Mahir snorted. “And swine may soar. Now come along.”

“Yes, sir,” said Becks, in a lilting, half-mocking tone. She was still chuckling as we walked toward the house.

I dropped back, letting Mahir and Maggie lead George as I asked Becks quietly, “You okay? You’re all… chipper… all of a sudden.”

She shook her head. “I’m not, really. I feel like I’ve been put through seven kinds of emotional wringers in the last year, and I can’t even begin to imagine how you feel right now. Thing is? It’s not going to change, and it’s not going to stop, and it’s not going to go away.

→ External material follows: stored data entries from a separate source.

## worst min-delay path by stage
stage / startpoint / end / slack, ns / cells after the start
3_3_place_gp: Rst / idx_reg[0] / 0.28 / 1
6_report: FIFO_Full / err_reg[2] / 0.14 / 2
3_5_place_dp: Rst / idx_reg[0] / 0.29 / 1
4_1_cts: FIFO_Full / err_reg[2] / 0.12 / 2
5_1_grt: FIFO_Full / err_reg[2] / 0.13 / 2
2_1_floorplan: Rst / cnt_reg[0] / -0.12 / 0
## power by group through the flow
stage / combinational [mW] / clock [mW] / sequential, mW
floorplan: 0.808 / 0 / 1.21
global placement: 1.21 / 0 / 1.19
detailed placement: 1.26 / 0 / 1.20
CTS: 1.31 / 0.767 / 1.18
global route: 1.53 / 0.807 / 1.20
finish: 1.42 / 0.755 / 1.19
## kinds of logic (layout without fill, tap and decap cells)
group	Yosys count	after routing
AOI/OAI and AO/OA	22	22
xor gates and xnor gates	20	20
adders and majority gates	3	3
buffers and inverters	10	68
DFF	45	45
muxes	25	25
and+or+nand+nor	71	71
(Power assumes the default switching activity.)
<file path="src/rtl/ling_arb_pkg.sv">
// Shared types and the round-robin grant function for the shared Ling adder arbiter.
// Operands are fixed at 64 bits, and request ids are at most 3 bits wide (up to 8 requesters).
package ling_arb_pkg;

  localparam int WIDTH_C  = 64;
  localparam int NREQ_MAX = 8;
  localparam int IDW_MAX  = 3;

  typedef struct packed {
    logic [WIDTH_C-1:0] a;
    logic [WIDTH_C-1:0] b;
    logic [IDW_MAX-1:0] id;
  } op_t;

  typedef struct packed {
    logic [WIDTH_C-1:0] sum;
    logic [IDW_MAX-1:0] id;
  } rsp_t;

  // Returns a one-hot grant. The scan starts one past ptr and wraps modulo nreq.
  function automatic logic [NREQ_MAX-1:0] rr_next(input logic [NREQ_MAX-1:0] req,
                                                  input logic [IDW_MAX-1:0]  ptr,
                                                  input int                  nreq);
    logic [NREQ_MAX-1:0] grant;
    int                  idx;
    grant = '0;
    for (int k = 1; k <= NREQ_MAX; k++) begin
      if (k <= nreq) begin
        idx = (int'(ptr) + k) % nreq;
        if (grant == '0 && req[idx]) grant[idx] = 1'b1;
      end
    end
    return grant;
  endfunction

endpackage

</file>
<file path="src/rtl/J4x4x4_adder.sv">
// 64-bit combinational adder with three levels of 4-way grouped carry lookahead (4x4x4).
// The group terms use the Ling transmit signal t = a|b. There is no carry-in.
module J4x4x4_adder (
  input  logic [63:0] a,
  input  logic [63:0] b,
  output logic [63:0] sum
);

  logic [63:0] g, t, p, c;
  logic [15:0] g1, t1, c1;
  logic [3:0]  g2, t2, c2;
  logic        unused_top;

  function automatic logic [1:0] grp4(input logic [3:0] gi, input logic [3:0] ti);
    logic gg;
    gg = gi[3] | (ti[3] & gi[2]) | (ti[3] & ti[2] & gi[1]) | (ti[3] & ti[2] & ti[1] & gi[0]);
    return {gg, &ti};
  endfunction

  always_comb begin
    g = a & b;
    t = a | b;
    p = a ^ b;
    for (int k = 0; k < 16; k++) {g1[k], t1[k]} = grp4(g[4*k +: 4], t[4*k +: 4]);
    for (int m = 0; m < 4; m++)  {g2[m], t2[m]} = grp4(g1[4*m +: 4], t1[4*m +: 4]);
    c2[0] = 1'b0;
    for (int m = 1; m < 4; m++)  c2[m] = g2[m-1] | (t2[m-1] & c2[m-1]);
    for (int k = 0; k < 16; k++) c1[k] = (k % 4 == 0) ? c2[k/4] : (g1[k-1] | (t1[k-1] & c1[k-1]));
    for (int i = 0; i < 64; i++) c[i]  = (i % 4 == 0) ? c1[i/4] : (g[i-1] | (t[i-1] & c[i-1]));
    sum = p ^ c;
  end

  // The carry out of the top block is not needed, because the sum is taken mod 2^64.
  assign unused_top = g2[3] ^ t2[3];

endmodule

</file>
<file path="src/rtl/ling_rr_arbiter.sv">
// Combinational round-robin arbiter. It returns a one-hot grant and the encoded index.
// When enable is low, the grant is forced to zero.
module ling_rr_arbiter
  import ling_arb_pkg::*;
#(
  parameter int NREQ = 4,
  parameter int IDW  = 2
) (
  input  logic [NREQ-1:0] req,
  input  logic [IDW-1:0]  ptr,
  input  logic            enable,
  output logic [NREQ-1:0] grant,
  output logic [IDW-1:0]  idx
);

  logic [NREQ_MAX-1:0] req_ext;
  logic [NREQ_MAX-1:0] grant_all;
  logic [IDW_MAX-1:0]  ptr_ext;
  logic                unused_grant;

  always_comb begin
    req_ext             = '0;
    req_ext[NREQ-1:0]   = req;
    ptr_ext             = '0;
    ptr_ext[IDW-1:0]    = ptr;
    grant_all           = rr_next(req_ext, ptr_ext, NREQ);
    grant               = enable ? grant_all[NREQ-1:0] : '0;
    idx                 = '0;
    for (int i = 0; i < NREQ; i++) begin
      if (grant_all[i]) idx = IDW'(i);
    end
  end

  assign unused_grant = ^grant_all;

endmodule

</file>
<file path="src/rtl/ling_add_arbiter.sv">
// Round-robin share of one 64-bit Ling adder: arbitration -> operand reg -> sum reg -> tagged rsp.
// Handshake-to-rsp_valid latency is 2 cycles. LING_ADD_ARB_FLAGS_EN adds the rsp_cout/rsp_ovf outputs.
module ling_add_arbiter
  import ling_arb_pkg::*;
#(
  parameter int NREQ  = 4,
  parameter int IDW   = 2,
  parameter int WIDTH = 64
) (
  input  logic                  clk,
  input  logic                  rst,
  input  logic [NREQ-1:0]       req_valid,
  output logic [NREQ-1:0]       req_ready,
  input  logic [NREQ*WIDTH-1:0] req_a,
  input  logic [NREQ*WIDTH-1:0] req_b,
  output logic                  rsp_valid,
  input  logic                  rsp_ready,
  output logic [WIDTH-1:0]      rsp_sum,
  output logic [IDW-1:0]        rsp_id
`ifdef LING_ADD_ARB_FLAGS_EN
  ,
  output logic                  rsp_cout,
  output logic                  rsp_ovf
`endif
);

  logic [IDW-1:0]     ptr_q, ptr_d;
  op_t                s1_q, s1_d;
  logic               s1_valid_q, s1_valid_d;
  rsp_t               s2_q, s2_d;
  logic               s2_valid_q, s2_valid_d;
  logic               advance, accept, hs;
  logic [NREQ-1:0]    grant;
  logic [IDW-1:0]     grant_idx;
  logic [WIDTH_C-1:0] sum;
  logic               unused_id;
`ifdef LING_ADD_ARB_FLAGS_EN
  logic               cout_q, cout_d, ovf_q, ovf_d;
`endif

  // Reset also masks the grant, so a requester that holds valid during reset is not accepted.
  ling_rr_arbiter #(.NREQ(NREQ), .IDW(IDW)) u_arb (
    .req    (req_valid),
    .ptr    (ptr_q),
    .enable (accept & ~rst),
    .grant  (grant),
    .idx    (grant_idx)
  );

  J4x4x4_adder u_add (
    .a   (s1_q.a),
    .b   (s1_q.b),
    .sum (sum)
  );

  always_comb begin
    advance    = ~s2_valid_q | rsp_ready;
    accept     = ~s1_valid_q | advance;
    hs         = |(req_valid & grant);
    ptr_d      = ptr_q;
    s1_d       = s1_q;
    s1_valid_d = s1_valid_q;
    s2_d       = s2_q;
    s2_valid_d = s2_valid_q;
    if (hs) begin
      s1_d.a              = req_a[int'(grant_idx)*WIDTH +: WIDTH];
      s1_d.b              = req_b[int'(grant_idx)*WIDTH +: WIDTH];
      s1_d.id             = '0;
      s1_d.id[IDW-1:0]    = grant_idx;
      s1_valid_d          = 1'b1;
      ptr_d               = grant_idx;
    end else if (advance) begin
      s1_valid_d = 1'b0;
    end
    if (advance) begin
      s2_d.sum   = sum;
      s2_d.id    = s1_q.id;
      s2_valid_d = s1_valid_q;
    end
  end

`ifdef LING_ADD_ARB_FLAGS_EN
  always_comb begin
    cout_d = cout_q;
    ovf_d  = ovf_q;
    if (advance) begin
      cout_d = (s1_q.a[63] & s1_q.b[63]) | ((s1_q.a[63] ^ s1_q.b[63]) & ~sum[63]);
      ovf_d  = (s1_q.a[63] == s1_q.b[63]) & (sum[63] != s1_q.a[63]);
    end
  end

  always_ff @(posedge clk) begin
    if (rst) begin
      cout_q <= 1'b0;
      ovf_q  <= 1'b0;
    end else begin
      cout_q <= cout_d;
      ovf_q  <= ovf_d;
    end
  end

  assign rsp_cout = cout_q;
  assign rsp_ovf  = ovf_q;
`endif

  always_ff @(posedge clk) begin
    if (rst) begin
      ptr_q      <= IDW'(NREQ - 1);
      s1_q       <= '0;
      s1_valid_q <= 1'b0;
      s2_q       <= '0;
      s2_valid_q <= 1'b0;
    end else begin
      ptr_q      <= ptr_d;
      s1_q       <= s1_d;
      s1_valid_q <= s1_valid_d;
      s2_q       <= s2_d;
      s2_valid_q <= s2_valid_d;
    end
  end

  assign req_ready = grant;
  assign rsp_valid = s2_valid_q;
  assign rsp_sum   = s2_q.sum;
  assign rsp_id    = s2_q.id[IDW-1:0];
  assign unused_id = ^s2_q.id;

endmodule

</file>
<file path="config.mk">
export PLATFORM = sky130hd
export DESIGN_NAME = ling_add_arbiter
export DESIGN_NICKNAME = d
export VERILOG_FILES = /design/src/rtl/ling_arb_pkg.sv /design/src/rtl/J4x4x4_adder.sv /design/src/rtl/ling_rr_arbiter.sv /design/src/rtl/ling_add_arbiter.sv
export SDC_FILE = /design/constraint.sdc
export NUM_CORES = 1
export LEC_CHECK = 0
export ABC_AREA = 1
export ABC_CLOCK_PERIOD_IN_PS = 9300
export CAP_MARGIN = 20
export CORE_AREA = 2 2 228 230
export DETAILED_ROUTE_END_ITERATION = 16
export DIE_AREA = 0 0 230 232
export HOLD_SLACK_MARGIN = 0.02
export PLACE_DENSITY = 0.68
export SETUP_SLACK_MARGIN = 0.1
export SYNTH_ARGS = -nofsm -noshare
export SYNTH_HDL_FRONTEND = slang
export SYNTH_SLANG_ARGS = --single-unit
export TNS_END_PERCENT = 10
</file>
<file path="constraint.sdc">
create_clock -name clk -period 9.3 [get_ports clk]
set_clock_uncertainty 0.2 [all_clocks]
set_input_delay 1.395 -clock clk [delete_from_list [all_inputs] [get_ports clk]]
set_output_delay 1.395 -clock clk [all_outputs]
set_load 0.02 [all_outputs]
</file>
==> results of run 1 <==
## sequential cells by signal, indices dropped and copies added (netlist names)
| name | cells |
|---|---|
| s1_valid_q | 1 |
| rsp_id | 2 |
| ptr_q | 2 |
| s1_q | 130 |
| rsp_sum | 64 |
| rsp_valid | 1 |
## through the flow
step	area [µm²]	power, µW
global placement	23500	8600
CTS	24100	9490
floorplan	17500	6650
detailed placement	23500	8640
finish	24200	9410
global route	24200	10400
## placed cells by master (no fill, tap or decap), types with 3 or more instances in the layout
master and instances:
a21oi_1 167, bufinv_16 4, fa_1 47, inv_2 4, diode_2 3, clkdlybuf4s50_1 589, xnor2_1 16, nor2_4 4
nand2_4 3, inv_1 311, buf_12 3, nor3_1 11, buf_4 14, o21ai_0 70, nand3_1 27, dfxtp_1 200
clkbuf_16 17, inv_6 3, a211oi_1 5, nor2_1 767, nor4_1 5, nand3b_1 130, clkinv_2 5, nand2_1 843
ha_1 126, nand3_2 3, a221o_1 4
## routing by layer
layer | GRT usage | part of all wire | vias to the layer above
li1 | - | - | 9731
met2 | 0.414 | 0.50 | 458
met5 | 0 | 0 | -
met4 | 0.0589 | 0.019 | 0
met3 | 0.0349 | 0.047 | 56
met1 | 0.280 | 0.43 | 8360
## critical path, cell delays in order
cell and delay [ns]:
clkdlybuf4s50_1 0.53, nand2_1 0.09, nand3_1 0.11, nand2_1 0.06
inv_1 0.05, nand2_1 0.06, inv_2 0.07, nand3_1 0.08
nand2_1 0.09, nor2_1 0.04, nand3_1 0.11, nand2_1 0.09
inv_4 0.37, nand2_1 0.27, inv_4 0.63, nor2_1 0.09
clkdlybuf4s50_1 0.58
## worst max path at each step
stage	start	end	slack [ns]	cells past startpoint
2_1_floorplan	req_valid[0]	req_ready[3]	4.63	18
3_3_place_gp	req_valid[3]	s1_q[13]	2.53	23
3_5_place_dp	req_valid[1]	s1_q[95]	2.47	24
4_1_cts	req_valid[3]	req_ready[3]	2.88	17
5_1_grt	req_valid[1]	s1_q[66]	2.55	24
6_report	req_valid[3]	req_ready[3]	2.94	17
## power by group
group | internal [µW] | total [µW] | switching [µW]
Clock | 458 | 816 | 358
Sequential | 1170 | 1400 | 232
Combinational | 2330 | 7190 | 4870
Total | 3950 | 9410 | 5460
## cell families after synthesis
logic type                 after synthesis
adders and majority gates              173
buffers and inverters                  494
DFF                                    200
xor gates and xnor gates                17
and+or+nand+nor                       1800
AOI/OAI and AO/OA                      251
## layout make-up
| type | count | area, µm² |
|---|---|---|
| fill | 5322 | 26700 |
| sequential | 200 | 4000 |
| timing repair buffer | 606 | 6060 |
| inverter | 319 | 1210 |
| clock inverter | 12 | 173 |
| multi-input combinational | 2241 | 11400 |
| tap | 680 | 851 |
| antenna | 3 | 7.51 |
| clock buffer | 20 | 447 |
==> results.md, run 1 <==
* Status: finished clean
* RSZ-0062 raised after global routing: false
* Commonest cells post-synth: 846 x nand2_1, 769 x nor2_1, 313 x inv_1
* Top-area cell type share of the netlist area at 0.229
* Area Overhead vs Synth at 38.3%
* Hold_buf cts at 0
* Worst hold slack at about 0.28 ns
* Count leader, synth: nand2_1
* Pwr/cell area at 390 mW/mm²
* Xor/xnor share of the synthesized area at 0.00853
* Finish-stage setup viols at 0
* RR Endpoint: s1_q[16]
* Yosys cell types at 34
* Total Wirelength at approximately 63 mm
* EDFF count, synth at 0
* Postcts setup bufs at 0
* PortBufs at 589
* Share of cells above drive strength 1 at 0.0206
* WL/cell at between 15 and 20 µm
* Core Util, Final at 0.475
* Post-DRT Antenna Nets at 0
* Later-pin clock latency in the skew report at between 0.4 and 0.5 ns
* First-pass iteration count of the detailed router at 5
* Place WS at around 2.5 ns
* Critical path fanouts, max at 70
* Synth Warn # at 0
* Data required, critical path at 7.71 ns
* Vias at 18600
* Worst setup SP type: primary input
* Finished Layout Cells at ~4000
* # resized after CTS at 0
* Syn nets at 3627
* Type of the worst setup path: primary input to output pin
* Setup TNS at 0 ns
* Via density at 4.56
* Worst Max-Slew Pin Slew at slightly above 1 ns
* Placed insts at 4046
* HP Class: flop to flop
* Total GRT Usage at 0.228
* Post-synthesis instance area at between 0.015 and 0.02 mm²
* Asr flop ratio synth at 0
* Core Region at about 0.05 mm²
* Hold Vio Cnt, Final at 0
* Multiplexer area fraction after synthesis at 0
* Worst EP arrival at 4.77 ns
* GR Overflow Total at 0
* Global placer's final weighted congestion at 0.896
* Clk sinks at 200
* TritonCTS clock tree: built
* DRC violations left at 0
* Initial antenna violation count at 3
* CP endpoint kind: output pin
* Post-synthesis simple-gate area fraction at 0.422
* Die Width at 230 µm
* Largest net degree at the start of global routing at about 130
* P_leak at between 0.01 and 0.015 µW
* Synth Area per Inst at just under 6 µm²
* Worst Hold Endpoint: s1_q[1]
* First-pass GRT wire length at 96.4 mm
* Register bit count reported by yosys at 200
* Vias in the first global route at ~18000
* FP Rows at 83
* Max-slew headroom at 0.326
* Longest Clk Path Bufs at 2
* Final worst slack at between 2 and 3 ns
* Reg-to-reg critical path startpoint: ptr_q[0]
* Sequential element share of the synthesized area at 0.229
* Max_cap viols at 0
* Cell taking the most area after synthesis: dfxtp_1
* Die area at roughly 0.053 mm²
* Final nets at around 4100
* Synth top area cells: dfxtp_1 23%, nand2_1 18%, nor2_1 17%
* Cells after Synth at just under 3000
* Ports at 590
* VDD IR-drop max at between 400 and 500 µV
* Adder-Cell Fraction of Synth Area at 0.144
* Reg clk slew, reported paths at around 0.070 ns
* CTS Buf Count at 17
* Period utilisation layout at 0.684
* Initial Util at 0.343
* Fmax at between 150 and 200 MHz
* Root Driver: clkbuf_16
* Pins Over Slew Limit at 0
* Top_reg_cell synth: dfxtp_1
* Reg2Reg Setup Slack at 3.40 ns
* Synth Area in Compound Gates at 0.0752
* Reg2Reg Depth at 22
* Largest family of logic cells by synthesized area: simple AND/OR/NAND/NOR gates
* Worst Min Path Start: s1_q[1]
* WHS Path Cells at 2
* DP HPWL at between 40 and 50 mm
* Die Height at about 230 µm
* Fin crit period at about 6.4 ns
* Drt first-iter violations at 1223
* Htree depth at 4
Note: power is estimated with default switching activity, not from simulation.
==> inputs of run 2 (changes only) <==
--- a/config.mk
+++ b/config.mk
@@ -6,13 +6,13 @@
 export NUM_CORES = 1
 export LEC_CHECK = 0
 export ABC_AREA = 1
-export ABC_CLOCK_PERIOD_IN_PS = 9300
+export ABC_CLOCK_PERIOD_IN_PS = 5150
 export CAP_MARGIN = 20
 export CORE_AREA = 2 2 228 230
 export DETAILED_ROUTE_END_ITERATION = 16
 export DIE_AREA = 0 0 230 232
 export HOLD_SLACK_MARGIN = 0.02
-export PLACE_DENSITY = 0.68
+export PLACE_DENSITY = 0.71
 export SETUP_SLACK_MARGIN = 0.1
 export SYNTH_ARGS = -nofsm -noshare
 export SYNTH_HDL_FRONTEND = slang
==> constraint.sdc (replaced) <==
create_clock -name clk -period 5.15 [get_ports clk]
set_clock_uncertainty 0.2 [all_clocks]
set_input_delay 0.7725 -clock clk [delete_from_list [all_inputs] [get_ports clk]]
set_output_delay 0.7725 -clock clk [all_outputs]
set_load 0.02 [all_outputs]
==> results.md, run 2 (same netlist as run 1, synthesis figures left out) <==
* Status: finished clean
* Max_cap viols at 0
* Clk sinks at 200
* Die Width at about 230 µm
* FP Rows at 83
* HP Class: flop to flop
* Finish-stage setup viols at 0
* Crit path largest cell delay at 0.64 ns
* RR Endpoint: rsp_sum[63]
* Worst Max-Slew Pin Slew at 0.989 ns
* Largest reg by FF count: s1_q
* Period utilisation layout at 0.905
* Type of the worst setup path: primary input to output pin
* Worst setup SP type: primary input
* Later-pin clock latency in the skew report at about 0.45 ns
* Total Wirelength at between 60 and 70 mm
* Htree depth at 4
* Share of cells above drive strength 1 at 0.0267
* Core Region at about 0.051 mm²
* Worst Min Path Start: rsp_sum[53]
* P_leak at ~0.012 µW
* Hold Vio Cnt, Final at 0
* Reg2Reg Depth at 30
* Slowest-stage cell, CP: clkdlybuf4s50_1
* First-pass iteration count of the detailed router at 5
* TritonCTS clock tree: built
* Critical path buffer and inverter count at 5
* Most used cell, CP: nand2_1
* Most common cell after layout, fill and taps aside: nand2_1
* Vias at between 15000 and 20000
* Total GRT Usage at 0.225
* Global placer's final weighted congestion at 0.911
* VDD IR-drop max at ~860 µV
* Via density at 4.59
* Ports at 590
* Max-slew headroom at 0.341
* Critical path fanouts, max at 4
* Reg-to-reg critical path startpoint: s1_q[5]
* Critical path, cell by cell: clkdlybuf4s50_1 > inv_1 > nand2_1 > nand2_1 > nand2_1 > nand3_2 > nand2_1 > inv_2 > nand3_1 > nand2_1 > nor2_1 > nand3_1 > nand2_2 > nor2_4 > nand4_1 > nand2_1 > inv_1 > nor2_1 > clkdlybuf4s50_1
* Die area at 0.0534 mm²
* DP Area at between 0.02 and 0.025 mm²
* PortBufs at approximately 590
* CP endpoint kind: output pin
* Setup TNS at 0 ns
* Area Overhead vs Synth at 39.5%
* Hold_buf cts at 0
* First-pass GRT wire length at 95.8 mm
* Worst EP arrival at ~3.7 ns
* WP depth at 19
* CTS Buf Count at 17
* Final nets at just over 4000
* Die Height at 232 µm
* Fin crit period at 4.66 ns
* Most frequent cells in the layout: 841 x nand2_1, 767 x nor2_1, 589 x clkdlybuf4s50_1, 311 x inv_1, 198 x dfxtp_1
* Initial antenna violation count at 4
* Reg clk slew, reported paths at around 0.060 ns
* Max reg flops at 130
* Pwr/cell area at between 700 and 800 mW/mm²
* Worst Hold Endpoint: rsp_sum[53]
* Delay-heaviest family, CP: simple AND/OR/NAND/NOR gates
* DRC violations left at 0
* Finished Cell Area at between 0.02 and 0.025 mm²
* Root Driver: clkbuf_16
* RSZ-0062 raised after global routing: true
* Reg2Reg Setup Slack at between 0.6 and 0.7 ns
* Fmax at around 210 MHz
* Initial Util at 0.343
* Post-DRT Antenna Nets at 0
* Data required, critical path at approximately 4.2 ns
* WL/cell at roughly 15 µm
* Drt first-iter violations at around 1000
* Vias in the first global route at between 15000 and 20000
* Largest net degree at the start of global routing at around 130
* GR Overflow Total at 0
* Longest Clk Path Bufs at 2
* DP HPWL at 46.2 mm
* WHS Path Cells at 2
* Pins Over Slew Limit at 0
## run 2: cell count changes in the layout (fill, tap and decap cells not counted), sizes merged
| cell | previous run | this run |
|---|---|---|
| buf | 17 | 32 |
| clkbuf | 20 | 18 |
| clkinv | 5 | 7 |
| bufinv | 4 | 3 |
| diode | 3 | 4 |
| inv | 320 | 321 |
## run 2: per-stage QoR
stage	power [µW]	cells	setup WS (ns)	util	hold slack (ns)
after floorplan	12000	2935	1.37	-	0.235
after global placement	15900	4061	0.487	0.466	0.254
after detailed placement	16000	4061	0.477	0.466	0.264
after CTS	17500	4093	0.300	0.478	0.282
after global routing	19200	4096	0.0790	0.479	0.298
final	17300	4097	0.489	0.479	0.282
## run 2: worst max path at each step
stage	slack, ns	to	from
5_1_grt	0.08	rsp_sum[63]	s1_q[69]
6_report	0.49	req_ready[2]	req_valid[0]
2_1_floorplan	1.37	rsp_sum[63]	s1_q[9]
3_3_place_gp	0.49	req_ready[2]	req_valid[1]
4_1_cts	0.30	req_ready[2]	ptr_q[0]
3_5_place_dp	0.48	s1_q[84]	req_valid[0]
## run 2: area by class of cell
cell class	instances	area, µm²
Fill cell	5241	26500
Multi-Input combinational cell	2241	11400
Timing Repair Buffer	621	6270
Sequential cell	200	4010
Inverter	319	1210
Tap cell	680	851
Clock buffer	18	429
Clock inverter	14	174
Antenna cell	4	10.0
## run 2: layer usage
layer  global-route usage  share of wire  vias to the layer above
met5                    0        0.00016                        -
met4               0.0746          0.027                        2
met3               0.0405          0.054                       84
met2                0.405           0.50                      547
met1                0.269           0.42                     8421
li1                     -              -                     9766
## run 2: tightest hold or removal path, cell delays in order (launching register included)
cell	delay [ns]
dfxtp_1	0.32
nor2_1	0.05
nor2_1	0.08
## run 2: power breakdown
group	switching (µW)	internal, µW	leakage [µW]
Combinational	8940	4430	0.0102
Clock	646	771	0.000294
Sequential	406	2110	0.00165
## run 2: timing repair
item / 4_1_cts / 5_1_grt
setup endpoints to repair: 0 / 2
setup buffers: 0 / 0
resized for setup: 0 / 5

The dead are coming back to life, and this time, they want to give us a piece of their minds instead of taking a piece of ours away.” Becks nodded toward George, who was walking up the porch steps. “The more I talk to her, the more I think she’s for real. That’s terrifying. That’s my whole life, falling down, because my parents are the kind of old money that funds politicians who fund places like the CDC, and now the CDC is bringing back the dead, again. So no, I’m not okay. I just don’t have the energy left to be miserable about it all the damn time.”

“So you’re in a good mood because it’s easier?”

“Yeah.” Becks gripped the crumbling remains of the banister, holding it as she started going up the stairs. “You went crazy because it was easier. So what’s so bad about deciding to stop scowling for the same reason?”

I didn’t have a good answer. I shrugged and followed her into the house. The others were waiting for us there.

Once we had all removed our shoes, we proceeded into the living room. George hung back to walk beside me, our hands not quite touching. Her presence was almost reassuring enough to make up for the fact that none of us were armed.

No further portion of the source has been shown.